Introduction
to Cai Guo-Qiang
2008
Olympic Fireworks Lead Designer
Cai
Guo-Qiang was born in 1957 in Quanzhou City, Fujian Province, China. The
son of a historian and painter, Cai was trained in stage design at the
Shanghai Drama Institute from 1981 to 1985 and his work has, since the
outset, been scholarly and often politically charged. Having
accomplished himself across a variety of media, Cai initially began
working with gunpowder to foster spontaneity and confront the
suppression that he felt from the controlled artistic tradition and
social climate in China at the time. While living in Japan from 1986 to
1995, Cai explored the properties of gunpowder in his drawings, an
inquiry that eventually led to his experimentation with explosives on a
massive scale, and the development of his signature explosion events,
exemplified in his series, Projects
for Extraterrestrials.
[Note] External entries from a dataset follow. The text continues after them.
`config.mk`:
```
export PLATFORM = sky130hd
export DESIGN_NAME = signed_bcd_entry
export DESIGN_NICKNAME = d
export VERILOG_FILES = /design/src/rtl/signed_bcd_entry.sv
export SDC_FILE = /design/constraint.sdc
export NUM_CORES = 1
export LEC_CHECK = 0
export BUFFER_PORTS_ARGS = -buffer_cell sky130_fd_sc_hd__buf_4
export CAP_MARGIN = 25
export CORE_MARGIN = 2
export CORE_UTILIZATION = 40
export DETAILED_ROUTE_END_ITERATION = 7
export GPL_TIMING_DRIVEN = 0
export PLACE_DENSITY_LB_ADDON = 0.1
export RECOVER_POWER = 50
export SETUP_SLACK_MARGIN = 0.05
export SLEW_MARGIN = 20
export SYNTH_ARGS = -nofsm -noshare
export SYNTH_HDL_FRONTEND = slang
export SYNTH_SLANG_ARGS = --single-unit
```
`constraint.sdc`:
```
create_clock -name clk -period 5.5 [get_ports clk]
set_input_delay 1.1 -clock clk [delete_from_list [all_inputs] [get_ports clk]]
set_output_delay 1.1 -clock clk [all_outputs]
set_load 0.02 [all_outputs]
```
These explosion projects, both wildly
poetic and ambitious at their core, aim to establish an exchange between
viewers and the larger universe around them.
Cai quickly achieved international prominence during his tenure in Japan
and his work was shown widely around the world. His approach draws on a
wide variety of symbols, narratives, traditions and materials such as
feng shui, Chinese medicine, dragons, roller coasters, computers,
vending machines and gunpowder. He has been selected as a finalist for
the 1996 Hugo Boss Prize and been merited with awards such as the Golden
Lion at the 48th Venice Biennale in 1999 and the CalArts/Alpert Award in
the Arts in 2001. His work won Best Monographic Museum Show and Best
Installation or Single Work in a Museum from the International
Association of Art Critics, New England in 2005. Most recently, Cai was
awarded the 7th Hiroshima Art Prize.
Among many of the artist's solo exhibitions and projects are the notable
Cai Guo-Qiang on the Roof:
Transparent Monument, Metropolitan Museum of Art, New York,
2006; curating the first China Pavilion at the 51st Venice Biennale,
2005; Tornado: Explosion Project
for the Festival of China, Kennedy Center for the Performing
Arts, Washington, D.C., 2005; Cai
Guo-Qiang: Inopportune, Mass MoCA, North Adams, 2005; Cai
Guo-Qiang: Traveler, Freer Gallery of Art and Arthur M.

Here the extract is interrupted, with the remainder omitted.